*WHAT THE EXERCISE ASKS*.
Go through the entries, filter for the word "push", and copy every line that has it.

Excerpts from a dataset:
**src/design/mau_pkg.sv**
```systemverilog
package mau_pkg;
	typedef enum logic [2:0] {
		OP_ADD = 3'd0,
		OP_SUB = 3'd1,
		OP_MUL = 3'd2,
		OP_POW = 3'd3,
		OP_INV = 3'd4,
		OP_DIV = 3'd5
	} opcode_t;

	localparam int unsigned ADDR_WIDTH = 3;
	localparam logic [ADDR_WIDTH-1:0] REG_MODULUS = 3'd0;
	localparam longint unsigned MODULUS_RESET = 64'd1000000007;
endpackage

```
**src/design/modular_arithmetic_unit.sv**
```systemverilog
// Channel   Handshake                 Words
// input     start / busy              opcode, operand_a, operand_b
// result    done strobe, one cycle    result
// config    APB write, pready high    modulus at byte address 0
// Each word first has both operands reduced modulo the modulus by the serial reducers.
// Power, inverse and divide then run max(OPERAND_WIDTH, MODULUS_WIDTH) exponent steps,
// each one or two serial modular multiplies.
// A two-word queue holds accepted words; busy is high while it is full.
// Reset sets the modulus to 1000000007 and empties the queue; results cannot be stalled.
module modular_arithmetic_unit #(
	parameter int unsigned MODULUS_WIDTH = 31,
	parameter int unsigned OPERAND_WIDTH = 63
) (
	input  logic                               clk,
	input  logic                               arst_n,
	input  logic                               psel,
	input  logic                               penable,
	input  logic                               pwrite,
	input  logic [mau_pkg::ADDR_WIDTH-1:0]     paddr,
	input  logic [31:0]                        pwdata,
	output logic [31:0]                        prdata,
	output logic                               pready,
	input  logic                               start,
	output logic                               busy,
	input  logic [2:0]                         opcode,
	input  logic [OPERAND_WIDTH-1:0]           operand_a,
	input  logic [OPERAND_WIDTH-1:0]           operand_b,
	output logic                               done,
	output logic [MODULUS_WIDTH-1:0]           result
);
	import mau_pkg::*;

	logic [MODULUS_WIDTH-1:0] mod_q;
	logic                     q_valid, q_pop;
	logic [2:0]               q_opcode;
	logic [OPERAND_WIDTH-1:0] q_a, q_b;

	assign pready = 1'b1;
	assign prdata = (paddr == REG_MODULUS) ? 32'(mod_q) : 32'd0;

	always_ff @(posedge clk or negedge arst_n) begin
		if (!arst_n) begin
			mod_q <= MODULUS_WIDTH'(MODULUS_RESET);
		end else if (psel && penable && pwrite && paddr == REG_MODULUS) begin
			mod_q <= pwdata[MODULUS_WIDTH-1:0];
		end
	end

	mau_front #(.OPERAND_WIDTH(OPERAND_WIDTH)) u_front (
		.clk(clk), .arst_n(arst_n), .start(start), .busy(busy), .opcode(opcode),
		.operand_a(operand_a), .operand_b(operand_b), .q_valid(q_valid), .q_pop(q_pop),
		.q_opcode(q_opcode), .q_a(q_a), .q_b(q_b)
	);

	mau_back #(.MODULUS_WIDTH(MODULUS_WIDTH), .OPERAND_WIDTH(OPERAND_WIDTH)) u_back (
		.clk(clk), .arst_n(arst_n), .m(mod_q), .q_valid(q_valid), .q_pop(q_pop),
		.q_opcode(q_opcode), .q_a(q_a), .q_b(q_b), .done(done), .result(result)
	);
endmodule

```
**src/design/mau_front.sv**
```systemverilog
module mau_front #(
	parameter int unsigned OPERAND_WIDTH = 63
) (
	input  logic                     clk,
	input  logic                     arst_n,
	input  logic                     start,
	output logic                     busy,
	input  logic [2:0]               opcode,
	input  logic [OPERAND_WIDTH-1:0] operand_a,
	input  logic [OPERAND_WIDTH-1:0] operand_b,
	output logic                     q_valid,
	input  logic                     q_pop,
	output logic [2:0]               q_opcode,
	output logic [OPERAND_WIDTH-1:0] q_a,
	output logic [OPERAND_WIDTH-1:0] q_b
);
	import mau_pkg::*;

	logic [2:0]               op_q [2];
	logic [OPERAND_WIDTH-1:0] a_q [2];
	logic [OPERAND_WIDTH-1:0] b_q [2];
	logic                     wr_q, rd_q;
	logic [1:0]               cnt_q;
	logic                     push;

	assign busy     = (cnt_q == 2'd2);
	assign push     = start && !busy;
	assign q_valid  = (cnt_q != 2'd0);
	assign q_opcode = op_q[rd_q];
	assign q_a      = a_q[rd_q];
	assign q_b      = b_q[rd_q];

	always_ff @(posedge clk) begin
		if (push) begin
			op_q[wr_q] <= opcode;
			a_q[wr_q]  <= operand_a;
			b_q[wr_q]  <= operand_b;
		end
	end

	always_ff @(posedge clk or negedge arst_n) begin
		if (!arst_n) begin
			wr_q  <= 1'b0;
			rd_q  <= 1'b0;
			cnt_q <= 2'd0;
		end else begin
			if (push) wr_q <= ~wr_q;
			if (q_pop && q_valid) rd_q <= ~rd_q;
			cnt_q <= cnt_q + 2'(push) - 2'(q_pop && q_valid);
		end
	end
endmodule

```
**src/design/mau_mulmod.sv**
```systemverilog
module mau_mulmod #(
	parameter int unsigned MODULUS_WIDTH = 31
) (
	input  logic                     clk,
	input  logic                     arst_n,
	input  logic                     go,
	input  logic [MODULUS_WIDTH-1:0] x,
	input  logic [MODULUS_WIDTH-1:0] y,
	input  logic [MODULUS_WIDTH-1:0] m,
	output logic                     fin,
	output logic [MODULUS_WIDTH-1:0] p
);
	import mau_pkg::*;

	localparam int unsigned MW = MODULUS_WIDTH;
	localparam int unsigned CW = $clog2(MW);

	logic [MW-1:0] acc_q, x_q, y_q;
	logic [CW-1:0] cnt_q;
	logic          run_q, fin_q;
	logic [MW:0]   d, d1, e, e1;

	always_comb begin
		d  = {acc_q, 1'b0};
		d1 = (d >= {1'b0, m}) ? d - {1'b0, m} : d;
		e  = d1 + (y_q[MW-1] ? {1'b0, x_q} : '0);
		e1 = (e >= {1'b0, m}) ? e - {1'b0, m} : e;
	end

	assign p   = acc_q;
	assign fin = fin_q;

	always_ff @(posedge clk) begin
		if (go) begin
			acc_q <= '0;
			x_q   <= x;
			y_q   <= y;
		end else if (run_q) begin
			acc_q <= e1[MW-1:0];
			y_q   <= {y_q[MW-2:0], 1'b0};
		end
	end

	always_ff @(posedge clk or negedge arst_n) begin
		if (!arst_n) begin
			run_q <= 1'b0;
			fin_q <= 1'b0;
			cnt_q <= '0;
		end else begin
			fin_q <= 1'b0;
			if (go) begin
				run_q <= 1'b1;
				cnt_q <= '0;
			end else if (run_q) begin
				cnt_q <= cnt_q + 1'b1;
				if (cnt_q == CW'(MW - 1)) begin
					run_q <= 1'b0;
					fin_q <= 1'b1;
				end
			end
		end
	end
endmodule

```
**src/design/mau_back.sv**
```systemverilog
module mau_back #(
	parameter int unsigned MODULUS_WIDTH = 31,
	parameter int unsigned OPERAND_WIDTH = 63
) (
	input  logic                     clk,
	input  logic                     arst_n,
	input  logic [MODULUS_WIDTH-1:0] m,
	input  logic                     q_valid,
	output logic                     q_pop,
	input  logic [2:0]               q_opcode,
	input  logic [OPERAND_WIDTH-1:0] q_a,
	input  logic [OPERAND_WIDTH-1:0] q_b,
	output logic                     done,
	output logic [MODULUS_WIDTH-1:0] result
);
	import mau_pkg::*;

	localparam int unsigned MW = MODULUS_WIDTH;
	localparam int unsigned OW = OPERAND_WIDTH;
	localparam int unsigned EW = (OW > MW) ? OW : MW;
	localparam int unsigned CW = $clog2(EW + 1);

	typedef enum logic [3:0] {
		S_IDLE, S_RED, S_EXEC, S_SQ, S_SQW, S_ML, S_MLW, S_NXT, S_FIN, S_DONE
	} state_t;

	state_t        state_q;
	logic [2:0]    op_q;
	logic [OW-1:0] sa_q, sb_q;
	logic [OW-1:0] b_full_q;
	logic [EW-1:0] exp_q;
	logic [MW-1:0] ra_q, rb_q, acc_q, base_q, res_q, mx_q, my_q;
	logic [CW-1:0] cnt_q;
	logic          go_q, done_q, mfin;
	logic [MW-1:0] mp;
	logic [MW:0]   ta, tb, sum;

	mau_mulmod #(.MODULUS_WIDTH(MW)) u_mul (
		.clk(clk), .arst_n(arst_n), .go(go_q), .x(mx_q), .y(my_q), .m(m),
		.fin(mfin), .p(mp)
	);

	always_comb begin
		ta  = {ra_q, sa_q[OW-1]};
		ta  = (ta >= {1'b0, m}) ? ta - {1'b0, m} : ta;
		tb  = {rb_q, sb_q[OW-1]};
		tb  = (tb >= {1'b0, m}) ? tb - {1'b0, m} : tb;
		sum = {1'b0, ra_q} + {1'b0, rb_q};
		sum = (sum >= {1'b0, m}) ? sum - {1'b0, m} : sum;
	end

	assign q_pop  = (state_q == S_IDLE) && q_valid;
	assign done   = done_q;
	assign result = res_q;

	always_ff @(posedge clk) begin
		if (state_q == S_IDLE && q_valid) b_full_q <= q_b;
	end

	always_ff @(posedge clk or negedge arst_n) begin
		if (!arst_n) begin
			state_q <= S_IDLE;
			go_q    <= 1'b0;
			done_q  <= 1'b0;
			cnt_q   <= '0;
		end else begin
			go_q   <= 1'b0;
			done_q <= 1'b0;
			unique case (state_q)
				S_IDLE: begin
					if (q_valid) begin
						op_q    <= q_opcode;
						sa_q    <= q_a;
						sb_q    <= q_b;
						ra_q    <= '0;
						rb_q    <= '0;
						cnt_q   <= '0;
						state_q <= S_RED;
					end
				end
				S_RED: begin
					ra_q  <= ta[MW-1:0];
					rb_q  <= tb[MW-1:0];
					sa_q  <= {sa_q[OW-2:0], 1'b0};
					sb_q  <= {sb_q[OW-2:0], 1'b0};
					cnt_q <= cnt_q + 1'b1;
					if (cnt_q == CW'(OW - 1)) state_q <= S_EXEC;
				end
				S_EXEC: begin
					acc_q <= MW'(1);
					cnt_q <= '0;
					state_q <= S_SQ;
					exp_q <= EW'(m - MW'(2));
					base_q <= ra_q;
					if (m < MW'(2) || op_q > OP_DIV) begin
						res_q   <= '0;
						state_q <= S_DONE;
					end else begin
						unique case (op_q)
							OP_ADD: begin
								res_q   <= sum[MW-1:0];
								state_q <= S_DONE;
							end
							OP_SUB: begin
								res_q   <= (ra_q >= rb_q) ? ra_q - rb_q : ra_q + (m - rb_q);
								state_q <= S_DONE;
							end
							OP_MUL: begin
								mx_q    <= ra_q;
								my_q    <= rb_q;
								go_q    <= 1'b1;
								state_q <= S_FIN;
							end
							OP_POW: exp_q <= EW'(b_full_q);
							OP_DIV: base_q <= rb_q;
							default: ;
						endcase
					end
				end
				S_SQ: begin
					mx_q    <= acc_q;
					my_q    <= acc_q;
					go_q    <= 1'b1;
					state_q <= S_SQW;
				end
				S_SQW: begin
					if (mfin) begin
						acc_q   <= mp;
						state_q <= exp_q[EW-1] ? S_ML : S_NXT;
					end
				end
				S_ML: begin
					mx_q    <= acc_q;
					my_q    <= base_q;
					go_q    <= 1'b1;
					state_q <= S_MLW;
				end
				S_MLW: begin
					if (mfin) begin
						acc_q   <= mp;
						state_q <= S_NXT;
					end
				end
				S_NXT: begin
					exp_q <= {exp_q[EW-2:0], 1'b0};
					cnt_q <= cnt_q + 1'b1;
					if (cnt_q == CW'(EW - 1)) begin
						if (op_q == OP_DIV) begin
							mx_q    <= ra_q;
							my_q    <= acc_q;
							go_q    <= 1'b1;
							state_q <= S_FIN;
						end else begin
							res_q   <= acc_q;
							state_q <= S_DONE;
						end
					end else begin
						state_q <= S_SQ;
					end
				end
				S_FIN: begin
					if (mfin) begin
						res_q   <= mp;
						state_q <= S_DONE;
					end
				end
				S_DONE: begin
					done_q  <= 1'b1;
					state_q <= S_IDLE;
				end
				default: state_q <= S_IDLE;
			endcase
		end
	end
endmodule

```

*WRITTEN ANSWER*.
	logic                     push;
	assign push     = start && !busy;
		if (push) begin
			if (push) wr_q <= ~wr_q;
			cnt_q <= cnt_q + 2'(push) - 2'(q_pop && q_valid);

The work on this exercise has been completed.